> [WORK ORDER]
Return, word for word, the lines of the listing below from the one with "187 | 7550 |" through the one with "localparam logic [2:0] CANV_REG_CTRL", and no other lines.

> [SUPPLIED MATERIAL]
--- START ---

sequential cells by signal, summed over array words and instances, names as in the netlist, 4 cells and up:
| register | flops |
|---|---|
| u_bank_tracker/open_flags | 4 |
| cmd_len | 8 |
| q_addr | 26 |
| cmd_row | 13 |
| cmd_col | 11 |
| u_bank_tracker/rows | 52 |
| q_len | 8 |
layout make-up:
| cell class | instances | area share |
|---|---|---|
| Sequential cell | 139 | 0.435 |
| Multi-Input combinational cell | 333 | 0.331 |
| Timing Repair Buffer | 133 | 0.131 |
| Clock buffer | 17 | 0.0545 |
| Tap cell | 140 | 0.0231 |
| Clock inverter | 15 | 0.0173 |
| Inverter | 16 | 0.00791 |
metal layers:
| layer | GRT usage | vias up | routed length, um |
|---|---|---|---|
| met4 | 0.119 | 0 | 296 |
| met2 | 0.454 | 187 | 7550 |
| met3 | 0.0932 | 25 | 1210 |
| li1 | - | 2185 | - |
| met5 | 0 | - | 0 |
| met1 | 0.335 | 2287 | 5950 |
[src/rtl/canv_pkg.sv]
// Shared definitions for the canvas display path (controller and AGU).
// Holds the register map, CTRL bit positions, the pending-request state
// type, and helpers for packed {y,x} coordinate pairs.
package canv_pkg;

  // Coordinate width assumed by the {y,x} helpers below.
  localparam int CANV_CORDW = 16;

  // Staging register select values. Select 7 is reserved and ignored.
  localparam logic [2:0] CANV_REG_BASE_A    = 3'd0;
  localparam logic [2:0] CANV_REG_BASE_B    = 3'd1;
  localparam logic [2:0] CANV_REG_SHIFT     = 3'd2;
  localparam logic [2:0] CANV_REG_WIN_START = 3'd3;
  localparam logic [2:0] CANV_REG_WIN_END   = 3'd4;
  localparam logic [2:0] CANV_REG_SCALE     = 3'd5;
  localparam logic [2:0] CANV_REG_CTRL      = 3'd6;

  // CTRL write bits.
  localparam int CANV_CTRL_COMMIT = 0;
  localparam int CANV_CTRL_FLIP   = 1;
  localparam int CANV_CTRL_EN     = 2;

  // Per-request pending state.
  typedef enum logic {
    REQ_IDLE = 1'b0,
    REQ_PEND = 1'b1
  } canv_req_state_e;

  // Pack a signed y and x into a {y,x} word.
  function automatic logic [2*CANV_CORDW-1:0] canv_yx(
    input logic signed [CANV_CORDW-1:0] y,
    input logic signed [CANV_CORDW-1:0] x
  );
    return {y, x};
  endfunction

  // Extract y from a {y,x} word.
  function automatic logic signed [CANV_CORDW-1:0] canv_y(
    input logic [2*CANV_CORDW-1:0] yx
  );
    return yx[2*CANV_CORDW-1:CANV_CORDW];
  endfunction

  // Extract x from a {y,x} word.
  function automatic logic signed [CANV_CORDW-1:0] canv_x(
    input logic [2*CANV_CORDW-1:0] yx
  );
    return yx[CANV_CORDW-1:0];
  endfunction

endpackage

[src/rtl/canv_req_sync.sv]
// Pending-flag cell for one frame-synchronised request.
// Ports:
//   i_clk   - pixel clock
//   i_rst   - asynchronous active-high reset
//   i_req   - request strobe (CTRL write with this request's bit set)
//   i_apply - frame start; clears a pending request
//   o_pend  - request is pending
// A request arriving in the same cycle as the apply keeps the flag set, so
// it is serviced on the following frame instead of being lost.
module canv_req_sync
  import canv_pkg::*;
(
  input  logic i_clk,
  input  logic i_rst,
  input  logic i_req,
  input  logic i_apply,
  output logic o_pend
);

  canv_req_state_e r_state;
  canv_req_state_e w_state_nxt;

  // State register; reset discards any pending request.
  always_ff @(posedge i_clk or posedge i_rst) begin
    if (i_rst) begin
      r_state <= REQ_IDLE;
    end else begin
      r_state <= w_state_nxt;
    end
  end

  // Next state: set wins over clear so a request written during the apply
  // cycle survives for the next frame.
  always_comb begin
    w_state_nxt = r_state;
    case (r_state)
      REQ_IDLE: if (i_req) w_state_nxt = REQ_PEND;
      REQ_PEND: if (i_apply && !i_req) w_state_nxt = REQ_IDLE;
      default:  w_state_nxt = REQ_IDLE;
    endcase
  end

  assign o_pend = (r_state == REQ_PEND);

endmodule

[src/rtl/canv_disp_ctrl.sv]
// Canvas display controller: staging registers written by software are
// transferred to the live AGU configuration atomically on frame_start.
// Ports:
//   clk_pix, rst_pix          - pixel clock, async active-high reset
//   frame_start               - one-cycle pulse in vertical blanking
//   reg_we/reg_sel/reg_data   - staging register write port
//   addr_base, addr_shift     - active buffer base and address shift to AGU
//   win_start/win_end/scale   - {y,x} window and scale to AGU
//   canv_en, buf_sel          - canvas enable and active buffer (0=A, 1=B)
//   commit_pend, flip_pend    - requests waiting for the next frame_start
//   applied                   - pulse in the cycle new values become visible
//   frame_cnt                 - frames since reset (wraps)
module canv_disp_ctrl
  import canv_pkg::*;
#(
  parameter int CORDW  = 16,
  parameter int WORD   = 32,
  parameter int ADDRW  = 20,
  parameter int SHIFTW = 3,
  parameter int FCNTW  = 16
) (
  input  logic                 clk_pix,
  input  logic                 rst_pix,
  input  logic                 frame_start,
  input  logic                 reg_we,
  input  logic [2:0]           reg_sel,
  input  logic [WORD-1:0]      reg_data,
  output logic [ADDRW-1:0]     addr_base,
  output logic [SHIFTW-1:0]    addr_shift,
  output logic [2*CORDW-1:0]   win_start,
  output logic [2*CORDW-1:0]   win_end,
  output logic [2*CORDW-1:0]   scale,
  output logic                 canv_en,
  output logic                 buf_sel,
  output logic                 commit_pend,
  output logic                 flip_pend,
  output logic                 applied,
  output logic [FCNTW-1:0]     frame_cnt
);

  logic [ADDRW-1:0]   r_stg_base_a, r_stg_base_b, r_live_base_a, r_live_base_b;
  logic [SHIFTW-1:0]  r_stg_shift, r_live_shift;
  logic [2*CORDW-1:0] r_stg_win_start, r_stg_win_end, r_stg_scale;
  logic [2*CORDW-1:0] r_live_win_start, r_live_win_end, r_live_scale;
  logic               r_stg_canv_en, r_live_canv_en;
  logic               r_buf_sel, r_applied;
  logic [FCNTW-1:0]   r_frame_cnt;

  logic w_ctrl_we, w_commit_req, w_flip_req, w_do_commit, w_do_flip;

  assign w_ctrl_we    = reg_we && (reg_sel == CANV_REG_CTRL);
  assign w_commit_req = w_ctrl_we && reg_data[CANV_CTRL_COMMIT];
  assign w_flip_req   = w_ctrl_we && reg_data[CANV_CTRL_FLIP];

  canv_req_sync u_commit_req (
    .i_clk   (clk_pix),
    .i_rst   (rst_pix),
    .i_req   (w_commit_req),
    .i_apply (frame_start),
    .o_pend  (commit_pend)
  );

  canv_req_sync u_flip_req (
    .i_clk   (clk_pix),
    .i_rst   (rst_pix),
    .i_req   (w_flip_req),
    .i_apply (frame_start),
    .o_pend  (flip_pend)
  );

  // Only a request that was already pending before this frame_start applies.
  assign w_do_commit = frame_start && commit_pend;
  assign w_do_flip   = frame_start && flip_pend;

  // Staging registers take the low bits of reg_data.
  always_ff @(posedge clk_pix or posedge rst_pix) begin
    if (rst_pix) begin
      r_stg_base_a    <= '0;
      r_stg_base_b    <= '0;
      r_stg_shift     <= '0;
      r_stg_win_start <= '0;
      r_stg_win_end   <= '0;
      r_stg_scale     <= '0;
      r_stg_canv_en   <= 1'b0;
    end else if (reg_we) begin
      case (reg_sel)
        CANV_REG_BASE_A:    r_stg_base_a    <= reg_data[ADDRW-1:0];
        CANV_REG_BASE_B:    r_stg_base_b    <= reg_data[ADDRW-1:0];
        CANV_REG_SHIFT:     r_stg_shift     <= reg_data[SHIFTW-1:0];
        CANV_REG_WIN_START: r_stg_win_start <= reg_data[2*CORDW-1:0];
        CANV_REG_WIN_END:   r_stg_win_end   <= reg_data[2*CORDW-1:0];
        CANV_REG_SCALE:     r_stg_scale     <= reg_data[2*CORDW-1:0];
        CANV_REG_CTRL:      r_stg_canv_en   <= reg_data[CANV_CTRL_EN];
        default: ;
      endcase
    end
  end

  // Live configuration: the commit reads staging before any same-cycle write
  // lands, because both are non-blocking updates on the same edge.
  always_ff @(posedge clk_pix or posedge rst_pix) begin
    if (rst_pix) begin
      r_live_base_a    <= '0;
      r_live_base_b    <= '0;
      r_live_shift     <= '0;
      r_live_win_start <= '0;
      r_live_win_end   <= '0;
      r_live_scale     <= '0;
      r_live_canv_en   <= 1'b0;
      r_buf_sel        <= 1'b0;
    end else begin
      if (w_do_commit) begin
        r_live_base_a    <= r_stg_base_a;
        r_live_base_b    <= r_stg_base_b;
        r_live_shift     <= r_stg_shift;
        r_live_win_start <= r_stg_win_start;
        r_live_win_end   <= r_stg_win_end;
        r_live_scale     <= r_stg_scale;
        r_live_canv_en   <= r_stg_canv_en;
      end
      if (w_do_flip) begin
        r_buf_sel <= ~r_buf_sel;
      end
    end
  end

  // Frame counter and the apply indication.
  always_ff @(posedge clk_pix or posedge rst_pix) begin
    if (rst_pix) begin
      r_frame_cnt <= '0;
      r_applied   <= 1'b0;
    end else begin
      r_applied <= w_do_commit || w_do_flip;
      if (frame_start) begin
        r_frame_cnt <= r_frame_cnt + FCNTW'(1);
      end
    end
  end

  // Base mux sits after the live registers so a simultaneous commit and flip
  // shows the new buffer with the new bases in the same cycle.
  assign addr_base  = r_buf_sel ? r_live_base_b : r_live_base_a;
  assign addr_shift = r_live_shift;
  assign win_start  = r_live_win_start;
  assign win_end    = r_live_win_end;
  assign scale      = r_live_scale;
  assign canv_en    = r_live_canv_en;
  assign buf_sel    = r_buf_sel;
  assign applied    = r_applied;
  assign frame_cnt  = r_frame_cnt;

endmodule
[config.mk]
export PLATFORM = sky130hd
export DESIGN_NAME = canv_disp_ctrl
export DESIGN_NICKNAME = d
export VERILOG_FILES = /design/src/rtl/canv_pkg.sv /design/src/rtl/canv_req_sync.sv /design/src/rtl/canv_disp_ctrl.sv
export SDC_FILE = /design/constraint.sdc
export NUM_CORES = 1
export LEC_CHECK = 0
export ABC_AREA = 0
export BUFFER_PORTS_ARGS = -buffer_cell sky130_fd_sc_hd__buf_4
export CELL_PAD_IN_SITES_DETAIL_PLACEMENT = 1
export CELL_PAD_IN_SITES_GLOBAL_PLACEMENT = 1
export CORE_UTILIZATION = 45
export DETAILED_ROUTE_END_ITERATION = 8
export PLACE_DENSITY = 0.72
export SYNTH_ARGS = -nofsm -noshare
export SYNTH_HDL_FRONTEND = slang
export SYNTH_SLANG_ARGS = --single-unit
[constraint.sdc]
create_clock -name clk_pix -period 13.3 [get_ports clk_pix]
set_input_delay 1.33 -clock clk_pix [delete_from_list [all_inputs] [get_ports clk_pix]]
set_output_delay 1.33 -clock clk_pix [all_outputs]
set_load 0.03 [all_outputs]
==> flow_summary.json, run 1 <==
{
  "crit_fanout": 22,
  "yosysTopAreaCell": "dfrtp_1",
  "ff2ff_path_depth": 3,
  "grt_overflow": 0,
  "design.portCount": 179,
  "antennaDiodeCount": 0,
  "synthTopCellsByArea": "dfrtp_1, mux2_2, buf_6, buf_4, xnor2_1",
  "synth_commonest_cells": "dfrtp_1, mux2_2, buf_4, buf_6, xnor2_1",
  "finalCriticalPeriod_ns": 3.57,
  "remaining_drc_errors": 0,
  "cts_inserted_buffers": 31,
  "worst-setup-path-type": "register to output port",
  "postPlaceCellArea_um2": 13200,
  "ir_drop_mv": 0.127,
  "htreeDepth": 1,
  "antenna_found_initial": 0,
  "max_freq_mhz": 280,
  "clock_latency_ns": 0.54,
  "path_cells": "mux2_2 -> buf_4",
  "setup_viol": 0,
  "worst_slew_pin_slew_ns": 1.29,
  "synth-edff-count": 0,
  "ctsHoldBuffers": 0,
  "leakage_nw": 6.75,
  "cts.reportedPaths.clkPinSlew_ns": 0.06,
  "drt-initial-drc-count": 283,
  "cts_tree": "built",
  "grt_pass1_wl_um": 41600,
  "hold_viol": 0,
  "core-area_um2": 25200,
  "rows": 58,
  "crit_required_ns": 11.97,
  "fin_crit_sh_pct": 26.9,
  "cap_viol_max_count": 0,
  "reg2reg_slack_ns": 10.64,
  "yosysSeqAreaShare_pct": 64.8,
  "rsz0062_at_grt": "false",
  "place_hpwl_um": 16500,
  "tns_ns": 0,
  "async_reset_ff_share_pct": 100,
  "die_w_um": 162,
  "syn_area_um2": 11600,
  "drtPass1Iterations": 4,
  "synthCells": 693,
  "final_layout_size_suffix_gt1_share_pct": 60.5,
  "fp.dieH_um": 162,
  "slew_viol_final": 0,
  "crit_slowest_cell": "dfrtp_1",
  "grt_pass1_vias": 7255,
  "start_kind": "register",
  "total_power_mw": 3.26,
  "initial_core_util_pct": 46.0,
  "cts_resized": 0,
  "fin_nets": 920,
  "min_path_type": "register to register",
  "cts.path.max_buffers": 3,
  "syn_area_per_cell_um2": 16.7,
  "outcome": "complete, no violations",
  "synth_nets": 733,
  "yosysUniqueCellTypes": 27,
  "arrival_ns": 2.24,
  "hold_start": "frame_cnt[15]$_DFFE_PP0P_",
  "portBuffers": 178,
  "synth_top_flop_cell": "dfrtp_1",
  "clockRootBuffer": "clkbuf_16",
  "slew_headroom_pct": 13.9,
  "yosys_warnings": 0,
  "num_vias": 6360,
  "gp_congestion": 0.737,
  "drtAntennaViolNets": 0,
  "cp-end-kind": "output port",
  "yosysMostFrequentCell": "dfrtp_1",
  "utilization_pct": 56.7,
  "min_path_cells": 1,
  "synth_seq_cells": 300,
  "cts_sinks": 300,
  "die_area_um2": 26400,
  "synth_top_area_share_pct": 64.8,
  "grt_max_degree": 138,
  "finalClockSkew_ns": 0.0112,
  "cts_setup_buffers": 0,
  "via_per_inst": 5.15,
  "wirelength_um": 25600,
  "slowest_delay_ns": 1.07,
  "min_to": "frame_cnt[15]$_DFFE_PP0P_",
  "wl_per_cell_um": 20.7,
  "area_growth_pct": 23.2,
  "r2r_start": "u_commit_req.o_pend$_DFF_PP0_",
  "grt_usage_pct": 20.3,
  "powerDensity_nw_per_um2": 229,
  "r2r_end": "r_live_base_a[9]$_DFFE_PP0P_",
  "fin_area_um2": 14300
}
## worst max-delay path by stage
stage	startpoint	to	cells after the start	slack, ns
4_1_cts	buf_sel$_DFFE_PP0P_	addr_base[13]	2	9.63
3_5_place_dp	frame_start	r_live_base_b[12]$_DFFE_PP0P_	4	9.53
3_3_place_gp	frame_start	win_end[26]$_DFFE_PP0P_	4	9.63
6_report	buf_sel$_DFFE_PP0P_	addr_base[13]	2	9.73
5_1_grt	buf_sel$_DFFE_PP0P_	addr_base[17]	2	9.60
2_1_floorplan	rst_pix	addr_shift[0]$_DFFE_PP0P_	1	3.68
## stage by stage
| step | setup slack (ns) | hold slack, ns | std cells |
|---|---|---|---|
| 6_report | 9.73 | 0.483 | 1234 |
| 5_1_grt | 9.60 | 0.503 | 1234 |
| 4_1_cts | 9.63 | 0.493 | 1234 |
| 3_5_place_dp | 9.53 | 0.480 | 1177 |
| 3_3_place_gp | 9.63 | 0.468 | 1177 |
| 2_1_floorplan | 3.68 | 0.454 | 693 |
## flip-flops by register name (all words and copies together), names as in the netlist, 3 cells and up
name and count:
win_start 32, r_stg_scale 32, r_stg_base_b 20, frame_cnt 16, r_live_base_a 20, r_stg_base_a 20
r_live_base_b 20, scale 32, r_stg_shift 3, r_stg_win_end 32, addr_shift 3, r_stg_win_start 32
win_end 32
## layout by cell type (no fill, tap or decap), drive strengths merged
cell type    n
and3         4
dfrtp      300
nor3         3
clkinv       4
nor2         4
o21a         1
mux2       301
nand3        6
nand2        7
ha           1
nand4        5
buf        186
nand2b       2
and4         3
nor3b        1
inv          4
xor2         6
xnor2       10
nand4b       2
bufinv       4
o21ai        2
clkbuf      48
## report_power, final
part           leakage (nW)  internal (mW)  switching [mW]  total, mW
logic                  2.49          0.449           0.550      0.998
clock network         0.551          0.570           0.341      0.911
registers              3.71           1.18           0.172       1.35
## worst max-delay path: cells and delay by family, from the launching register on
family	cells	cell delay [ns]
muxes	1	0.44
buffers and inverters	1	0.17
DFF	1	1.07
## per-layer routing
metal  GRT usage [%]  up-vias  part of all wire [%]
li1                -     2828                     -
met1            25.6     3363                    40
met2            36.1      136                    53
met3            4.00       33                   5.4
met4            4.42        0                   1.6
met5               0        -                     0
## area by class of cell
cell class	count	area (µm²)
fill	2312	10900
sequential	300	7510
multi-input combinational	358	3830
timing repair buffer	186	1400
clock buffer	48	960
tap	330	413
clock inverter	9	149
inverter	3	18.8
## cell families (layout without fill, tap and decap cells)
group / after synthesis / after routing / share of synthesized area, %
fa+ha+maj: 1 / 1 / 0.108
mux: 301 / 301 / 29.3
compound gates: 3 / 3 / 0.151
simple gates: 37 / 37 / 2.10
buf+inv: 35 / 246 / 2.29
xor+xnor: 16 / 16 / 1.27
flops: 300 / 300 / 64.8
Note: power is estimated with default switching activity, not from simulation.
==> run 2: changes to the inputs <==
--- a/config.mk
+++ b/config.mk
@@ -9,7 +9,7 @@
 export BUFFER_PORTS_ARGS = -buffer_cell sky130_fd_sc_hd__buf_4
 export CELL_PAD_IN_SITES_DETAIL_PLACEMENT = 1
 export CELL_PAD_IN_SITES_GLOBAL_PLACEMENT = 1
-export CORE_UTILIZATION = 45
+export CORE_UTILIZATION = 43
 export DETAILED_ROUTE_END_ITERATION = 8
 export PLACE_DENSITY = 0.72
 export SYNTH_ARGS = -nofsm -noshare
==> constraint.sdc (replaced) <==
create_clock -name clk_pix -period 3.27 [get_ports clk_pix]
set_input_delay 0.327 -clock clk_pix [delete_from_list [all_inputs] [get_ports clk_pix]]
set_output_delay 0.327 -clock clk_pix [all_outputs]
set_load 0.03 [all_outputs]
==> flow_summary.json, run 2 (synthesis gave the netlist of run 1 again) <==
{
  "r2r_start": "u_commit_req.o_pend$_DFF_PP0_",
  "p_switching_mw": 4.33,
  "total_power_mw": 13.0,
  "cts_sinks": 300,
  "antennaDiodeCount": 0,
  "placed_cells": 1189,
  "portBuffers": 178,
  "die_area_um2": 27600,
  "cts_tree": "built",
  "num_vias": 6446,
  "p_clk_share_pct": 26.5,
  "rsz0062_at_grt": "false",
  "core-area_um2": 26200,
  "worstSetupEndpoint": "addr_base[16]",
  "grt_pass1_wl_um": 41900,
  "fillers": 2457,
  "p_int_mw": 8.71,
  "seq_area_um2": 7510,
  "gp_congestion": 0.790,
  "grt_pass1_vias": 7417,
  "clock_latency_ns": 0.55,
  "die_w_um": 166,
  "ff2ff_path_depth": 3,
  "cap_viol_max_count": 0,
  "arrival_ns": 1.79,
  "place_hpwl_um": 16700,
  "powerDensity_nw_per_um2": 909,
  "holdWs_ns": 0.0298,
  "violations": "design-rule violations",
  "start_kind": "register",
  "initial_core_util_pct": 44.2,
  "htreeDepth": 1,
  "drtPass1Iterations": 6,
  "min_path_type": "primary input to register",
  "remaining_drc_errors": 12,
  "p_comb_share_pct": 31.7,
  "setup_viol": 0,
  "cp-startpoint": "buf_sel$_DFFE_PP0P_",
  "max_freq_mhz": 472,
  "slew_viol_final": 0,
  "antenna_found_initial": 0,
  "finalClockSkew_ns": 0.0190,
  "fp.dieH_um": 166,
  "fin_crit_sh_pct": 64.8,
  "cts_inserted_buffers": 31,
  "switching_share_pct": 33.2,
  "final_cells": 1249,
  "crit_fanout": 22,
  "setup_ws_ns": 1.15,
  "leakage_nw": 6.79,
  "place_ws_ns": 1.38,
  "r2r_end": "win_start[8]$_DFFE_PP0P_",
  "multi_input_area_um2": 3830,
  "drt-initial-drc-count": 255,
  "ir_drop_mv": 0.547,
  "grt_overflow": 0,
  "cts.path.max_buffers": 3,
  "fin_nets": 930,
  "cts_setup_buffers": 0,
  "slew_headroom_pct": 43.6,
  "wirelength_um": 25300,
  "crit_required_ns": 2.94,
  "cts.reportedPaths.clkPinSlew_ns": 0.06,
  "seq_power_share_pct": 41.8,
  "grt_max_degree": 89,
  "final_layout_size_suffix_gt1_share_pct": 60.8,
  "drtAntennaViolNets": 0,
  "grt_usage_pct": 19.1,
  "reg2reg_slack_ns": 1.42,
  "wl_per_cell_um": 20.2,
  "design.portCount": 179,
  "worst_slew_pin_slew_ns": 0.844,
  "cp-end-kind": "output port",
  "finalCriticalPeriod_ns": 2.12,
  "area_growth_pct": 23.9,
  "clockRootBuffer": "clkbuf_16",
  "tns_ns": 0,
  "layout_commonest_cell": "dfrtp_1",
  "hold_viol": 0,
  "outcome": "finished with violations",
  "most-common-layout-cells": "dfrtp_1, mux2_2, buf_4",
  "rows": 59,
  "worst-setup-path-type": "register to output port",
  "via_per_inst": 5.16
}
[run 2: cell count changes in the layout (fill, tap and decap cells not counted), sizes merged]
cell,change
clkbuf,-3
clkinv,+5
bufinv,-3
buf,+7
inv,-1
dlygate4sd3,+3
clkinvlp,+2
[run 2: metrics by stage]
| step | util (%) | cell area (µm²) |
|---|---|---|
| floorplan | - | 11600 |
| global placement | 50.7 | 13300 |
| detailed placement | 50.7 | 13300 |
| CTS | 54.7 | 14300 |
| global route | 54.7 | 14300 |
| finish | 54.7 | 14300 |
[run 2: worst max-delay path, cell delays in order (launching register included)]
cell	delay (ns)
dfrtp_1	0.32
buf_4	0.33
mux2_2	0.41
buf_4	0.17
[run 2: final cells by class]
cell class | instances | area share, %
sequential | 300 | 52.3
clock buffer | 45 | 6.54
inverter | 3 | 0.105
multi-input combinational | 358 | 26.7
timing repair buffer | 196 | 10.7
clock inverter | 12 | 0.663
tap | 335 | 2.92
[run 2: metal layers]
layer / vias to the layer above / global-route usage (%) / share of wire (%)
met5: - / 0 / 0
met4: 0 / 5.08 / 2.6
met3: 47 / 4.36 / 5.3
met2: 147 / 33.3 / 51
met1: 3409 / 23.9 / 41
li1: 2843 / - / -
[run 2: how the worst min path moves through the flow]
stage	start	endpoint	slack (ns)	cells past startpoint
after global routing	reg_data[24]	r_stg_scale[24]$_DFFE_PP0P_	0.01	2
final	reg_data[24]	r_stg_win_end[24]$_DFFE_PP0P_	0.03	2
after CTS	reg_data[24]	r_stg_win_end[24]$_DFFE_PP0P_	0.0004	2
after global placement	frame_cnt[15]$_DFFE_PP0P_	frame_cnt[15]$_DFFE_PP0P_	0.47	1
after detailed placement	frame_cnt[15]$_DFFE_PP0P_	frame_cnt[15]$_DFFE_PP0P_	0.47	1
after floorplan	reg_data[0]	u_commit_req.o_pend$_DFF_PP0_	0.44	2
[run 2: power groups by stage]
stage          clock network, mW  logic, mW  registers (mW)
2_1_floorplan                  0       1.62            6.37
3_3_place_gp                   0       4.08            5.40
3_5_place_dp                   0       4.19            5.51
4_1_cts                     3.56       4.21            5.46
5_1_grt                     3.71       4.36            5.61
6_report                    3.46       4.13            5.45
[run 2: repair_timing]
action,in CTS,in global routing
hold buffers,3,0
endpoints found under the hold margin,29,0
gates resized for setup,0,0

--- END ---

> [THE ANSWER]
| met2 | 0.454 | 187 | 7550 |
| met3 | 0.0932 | 25 | 1210 |
| li1 | - | 2185 | - |
| met5 | 0 | - | 0 |
| met1 | 0.335 | 2287 | 5950 |
[src/rtl/canv_pkg.sv]
// Shared definitions for the canvas display path (controller and AGU).
// Holds the register map, CTRL bit positions, the pending-request state
// type, and helpers for packed {y,x} coordinate pairs.
package canv_pkg;

  // Coordinate width assumed by the {y,x} helpers below.
  localparam int CANV_CORDW = 16;

  // Staging register select values. Select 7 is reserved and ignored.
  localparam logic [2:0] CANV_REG_BASE_A    = 3'd0;
  localparam logic [2:0] CANV_REG_BASE_B    = 3'd1;
  localparam logic [2:0] CANV_REG_SHIFT     = 3'd2;
  localparam logic [2:0] CANV_REG_WIN_START = 3'd3;
  localparam logic [2:0] CANV_REG_WIN_END   = 3'd4;
  localparam logic [2:0] CANV_REG_SCALE     = 3'd5;
  localparam logic [2:0] CANV_REG_CTRL      = 3'd6;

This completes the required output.